Within the entries below, find every line that has the string "tieFlag", then copy it.

--- EXCERPTED DATA ---

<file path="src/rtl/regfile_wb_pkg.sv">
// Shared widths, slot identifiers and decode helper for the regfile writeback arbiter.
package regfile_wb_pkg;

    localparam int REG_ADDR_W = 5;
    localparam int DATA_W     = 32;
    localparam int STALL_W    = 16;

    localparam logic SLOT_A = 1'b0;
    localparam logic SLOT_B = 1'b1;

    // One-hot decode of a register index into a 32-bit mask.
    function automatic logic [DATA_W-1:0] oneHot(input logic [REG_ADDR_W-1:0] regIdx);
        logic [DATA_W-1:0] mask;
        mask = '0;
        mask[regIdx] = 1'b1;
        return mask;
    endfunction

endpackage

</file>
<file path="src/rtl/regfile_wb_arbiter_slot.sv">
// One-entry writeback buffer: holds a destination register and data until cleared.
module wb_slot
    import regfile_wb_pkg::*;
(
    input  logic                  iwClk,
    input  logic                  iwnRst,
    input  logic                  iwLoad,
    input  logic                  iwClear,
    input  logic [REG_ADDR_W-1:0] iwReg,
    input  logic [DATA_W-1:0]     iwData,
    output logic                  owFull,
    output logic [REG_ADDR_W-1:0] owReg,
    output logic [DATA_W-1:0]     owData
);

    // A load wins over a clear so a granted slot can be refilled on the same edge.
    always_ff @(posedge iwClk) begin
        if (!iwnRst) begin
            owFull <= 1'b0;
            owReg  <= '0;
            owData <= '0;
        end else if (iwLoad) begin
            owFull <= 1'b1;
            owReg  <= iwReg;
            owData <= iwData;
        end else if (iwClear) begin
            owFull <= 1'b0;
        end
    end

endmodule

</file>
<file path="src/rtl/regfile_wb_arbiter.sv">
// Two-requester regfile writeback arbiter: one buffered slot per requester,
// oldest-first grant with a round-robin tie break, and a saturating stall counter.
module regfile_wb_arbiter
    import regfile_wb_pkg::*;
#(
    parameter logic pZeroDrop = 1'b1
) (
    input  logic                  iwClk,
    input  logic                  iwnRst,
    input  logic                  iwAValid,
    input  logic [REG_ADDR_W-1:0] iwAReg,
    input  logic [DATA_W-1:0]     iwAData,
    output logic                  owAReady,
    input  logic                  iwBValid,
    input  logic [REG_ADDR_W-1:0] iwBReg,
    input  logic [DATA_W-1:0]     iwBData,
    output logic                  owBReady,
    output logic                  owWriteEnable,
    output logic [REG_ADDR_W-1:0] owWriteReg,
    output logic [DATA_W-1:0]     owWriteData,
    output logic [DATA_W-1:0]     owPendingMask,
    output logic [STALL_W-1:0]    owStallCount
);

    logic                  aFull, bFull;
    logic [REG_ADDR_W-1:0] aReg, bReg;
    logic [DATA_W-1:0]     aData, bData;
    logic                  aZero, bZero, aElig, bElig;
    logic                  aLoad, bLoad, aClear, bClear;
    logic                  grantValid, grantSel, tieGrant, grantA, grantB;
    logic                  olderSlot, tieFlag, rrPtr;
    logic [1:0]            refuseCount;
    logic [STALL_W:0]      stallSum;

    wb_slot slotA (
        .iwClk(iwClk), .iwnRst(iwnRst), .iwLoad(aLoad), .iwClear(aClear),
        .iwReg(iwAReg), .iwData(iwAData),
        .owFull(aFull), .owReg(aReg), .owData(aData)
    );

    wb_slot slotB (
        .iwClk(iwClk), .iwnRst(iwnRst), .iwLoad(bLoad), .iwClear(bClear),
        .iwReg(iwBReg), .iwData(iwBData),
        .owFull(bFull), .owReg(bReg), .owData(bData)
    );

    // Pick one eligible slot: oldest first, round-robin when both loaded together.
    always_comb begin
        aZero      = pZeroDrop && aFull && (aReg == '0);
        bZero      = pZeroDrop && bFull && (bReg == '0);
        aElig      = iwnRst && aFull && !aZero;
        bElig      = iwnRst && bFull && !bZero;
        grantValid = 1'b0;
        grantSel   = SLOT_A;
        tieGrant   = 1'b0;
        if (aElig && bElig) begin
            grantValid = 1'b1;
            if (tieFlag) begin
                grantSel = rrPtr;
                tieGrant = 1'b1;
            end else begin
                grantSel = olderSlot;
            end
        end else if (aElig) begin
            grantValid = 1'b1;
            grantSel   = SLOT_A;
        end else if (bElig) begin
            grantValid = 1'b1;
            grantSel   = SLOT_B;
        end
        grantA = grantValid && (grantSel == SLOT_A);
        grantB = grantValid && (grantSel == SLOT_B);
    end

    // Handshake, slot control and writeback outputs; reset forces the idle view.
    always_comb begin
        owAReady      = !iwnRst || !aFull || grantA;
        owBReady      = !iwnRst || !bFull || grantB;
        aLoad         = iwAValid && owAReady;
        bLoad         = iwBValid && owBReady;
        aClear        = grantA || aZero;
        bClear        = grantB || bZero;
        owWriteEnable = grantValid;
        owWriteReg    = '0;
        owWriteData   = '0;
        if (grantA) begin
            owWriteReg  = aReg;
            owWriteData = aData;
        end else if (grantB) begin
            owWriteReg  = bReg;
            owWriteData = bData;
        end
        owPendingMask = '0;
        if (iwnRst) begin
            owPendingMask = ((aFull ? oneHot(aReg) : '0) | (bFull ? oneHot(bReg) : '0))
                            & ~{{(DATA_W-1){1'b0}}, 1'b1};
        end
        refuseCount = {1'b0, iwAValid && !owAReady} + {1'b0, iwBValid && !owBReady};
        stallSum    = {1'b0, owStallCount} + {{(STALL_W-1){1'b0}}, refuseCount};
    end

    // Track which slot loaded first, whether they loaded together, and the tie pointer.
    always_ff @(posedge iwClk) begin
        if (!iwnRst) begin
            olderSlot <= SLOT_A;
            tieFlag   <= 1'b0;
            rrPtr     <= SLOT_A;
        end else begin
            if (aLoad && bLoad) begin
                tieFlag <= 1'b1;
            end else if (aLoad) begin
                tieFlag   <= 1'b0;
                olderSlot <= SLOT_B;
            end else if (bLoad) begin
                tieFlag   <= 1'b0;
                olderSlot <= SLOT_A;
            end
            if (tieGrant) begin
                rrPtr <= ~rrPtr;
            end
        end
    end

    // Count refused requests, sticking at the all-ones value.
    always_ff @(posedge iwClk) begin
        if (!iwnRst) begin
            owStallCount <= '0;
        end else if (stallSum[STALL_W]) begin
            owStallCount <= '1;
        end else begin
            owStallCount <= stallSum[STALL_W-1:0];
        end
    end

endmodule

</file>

---
--- EXCERPTED DATA ---

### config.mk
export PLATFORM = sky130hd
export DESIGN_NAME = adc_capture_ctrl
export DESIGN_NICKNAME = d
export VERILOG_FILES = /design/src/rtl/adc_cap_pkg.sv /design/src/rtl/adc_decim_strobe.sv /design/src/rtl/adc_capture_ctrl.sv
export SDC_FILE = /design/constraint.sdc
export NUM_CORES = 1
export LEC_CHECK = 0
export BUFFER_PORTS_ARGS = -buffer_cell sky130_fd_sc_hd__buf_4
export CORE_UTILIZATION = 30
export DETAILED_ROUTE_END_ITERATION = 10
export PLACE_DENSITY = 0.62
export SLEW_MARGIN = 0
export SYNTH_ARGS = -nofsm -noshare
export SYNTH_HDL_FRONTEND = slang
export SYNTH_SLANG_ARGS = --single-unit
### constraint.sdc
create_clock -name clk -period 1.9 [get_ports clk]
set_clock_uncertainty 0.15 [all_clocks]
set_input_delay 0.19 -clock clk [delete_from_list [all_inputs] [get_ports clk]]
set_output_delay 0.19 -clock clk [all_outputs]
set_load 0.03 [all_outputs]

---
--- EXCERPTED DATA ---

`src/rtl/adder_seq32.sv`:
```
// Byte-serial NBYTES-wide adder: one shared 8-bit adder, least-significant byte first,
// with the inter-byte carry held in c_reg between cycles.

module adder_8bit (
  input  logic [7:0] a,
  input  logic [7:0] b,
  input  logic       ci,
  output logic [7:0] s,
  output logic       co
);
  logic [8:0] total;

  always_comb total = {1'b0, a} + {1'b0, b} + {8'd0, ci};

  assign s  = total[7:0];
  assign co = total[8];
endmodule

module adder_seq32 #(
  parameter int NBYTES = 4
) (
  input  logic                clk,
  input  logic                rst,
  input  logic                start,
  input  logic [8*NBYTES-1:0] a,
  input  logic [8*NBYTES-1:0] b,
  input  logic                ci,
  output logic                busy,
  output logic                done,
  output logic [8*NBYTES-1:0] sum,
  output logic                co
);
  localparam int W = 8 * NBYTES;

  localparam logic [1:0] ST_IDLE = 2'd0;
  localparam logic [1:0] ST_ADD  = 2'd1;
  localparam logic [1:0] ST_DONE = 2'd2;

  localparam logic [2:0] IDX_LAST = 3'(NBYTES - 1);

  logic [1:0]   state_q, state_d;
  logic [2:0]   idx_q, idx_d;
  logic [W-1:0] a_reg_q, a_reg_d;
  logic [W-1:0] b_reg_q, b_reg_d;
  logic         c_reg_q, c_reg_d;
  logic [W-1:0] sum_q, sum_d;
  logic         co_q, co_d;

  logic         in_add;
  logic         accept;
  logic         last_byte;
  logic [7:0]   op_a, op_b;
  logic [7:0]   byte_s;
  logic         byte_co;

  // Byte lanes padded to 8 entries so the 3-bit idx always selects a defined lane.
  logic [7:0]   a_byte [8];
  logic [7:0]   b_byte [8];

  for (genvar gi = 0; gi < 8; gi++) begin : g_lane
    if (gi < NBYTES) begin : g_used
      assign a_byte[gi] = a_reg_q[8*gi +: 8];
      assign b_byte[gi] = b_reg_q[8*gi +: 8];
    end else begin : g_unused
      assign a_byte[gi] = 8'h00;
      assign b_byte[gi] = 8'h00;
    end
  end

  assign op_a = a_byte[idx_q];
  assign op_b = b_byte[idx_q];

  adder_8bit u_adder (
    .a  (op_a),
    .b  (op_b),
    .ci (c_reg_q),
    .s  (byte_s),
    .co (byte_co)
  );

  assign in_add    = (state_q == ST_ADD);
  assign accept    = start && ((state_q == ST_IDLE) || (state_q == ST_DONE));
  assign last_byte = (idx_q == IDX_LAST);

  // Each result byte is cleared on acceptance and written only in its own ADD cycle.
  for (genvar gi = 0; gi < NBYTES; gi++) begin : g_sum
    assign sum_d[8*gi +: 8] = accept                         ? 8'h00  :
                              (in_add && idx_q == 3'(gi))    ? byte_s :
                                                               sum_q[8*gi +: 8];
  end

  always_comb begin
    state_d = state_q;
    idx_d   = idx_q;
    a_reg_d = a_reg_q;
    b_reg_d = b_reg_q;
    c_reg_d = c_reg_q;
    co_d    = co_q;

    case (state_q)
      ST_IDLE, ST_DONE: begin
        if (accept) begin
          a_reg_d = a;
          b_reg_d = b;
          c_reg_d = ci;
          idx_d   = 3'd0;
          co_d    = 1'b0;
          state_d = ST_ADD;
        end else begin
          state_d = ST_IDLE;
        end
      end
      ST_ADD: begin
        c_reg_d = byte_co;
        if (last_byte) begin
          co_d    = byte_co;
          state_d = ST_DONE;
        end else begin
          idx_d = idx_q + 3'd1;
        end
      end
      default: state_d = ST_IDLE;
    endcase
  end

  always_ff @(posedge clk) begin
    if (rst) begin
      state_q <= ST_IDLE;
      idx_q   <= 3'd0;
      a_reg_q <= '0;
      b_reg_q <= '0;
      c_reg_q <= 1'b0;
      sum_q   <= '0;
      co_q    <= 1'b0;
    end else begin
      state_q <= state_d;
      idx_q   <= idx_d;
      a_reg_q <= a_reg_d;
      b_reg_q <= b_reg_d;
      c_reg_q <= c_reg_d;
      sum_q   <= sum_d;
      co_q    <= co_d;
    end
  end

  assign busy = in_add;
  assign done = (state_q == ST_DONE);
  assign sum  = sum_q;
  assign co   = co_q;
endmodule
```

---

- **SOLUTION TO THIS EXERCISE**
    logic                  olderSlot, tieFlag, rrPtr;
            if (tieFlag) begin
            tieFlag   <= 1'b0;
                tieFlag <= 1'b1;
                tieFlag   <= 1'b0;
                tieFlag   <= 1'b0;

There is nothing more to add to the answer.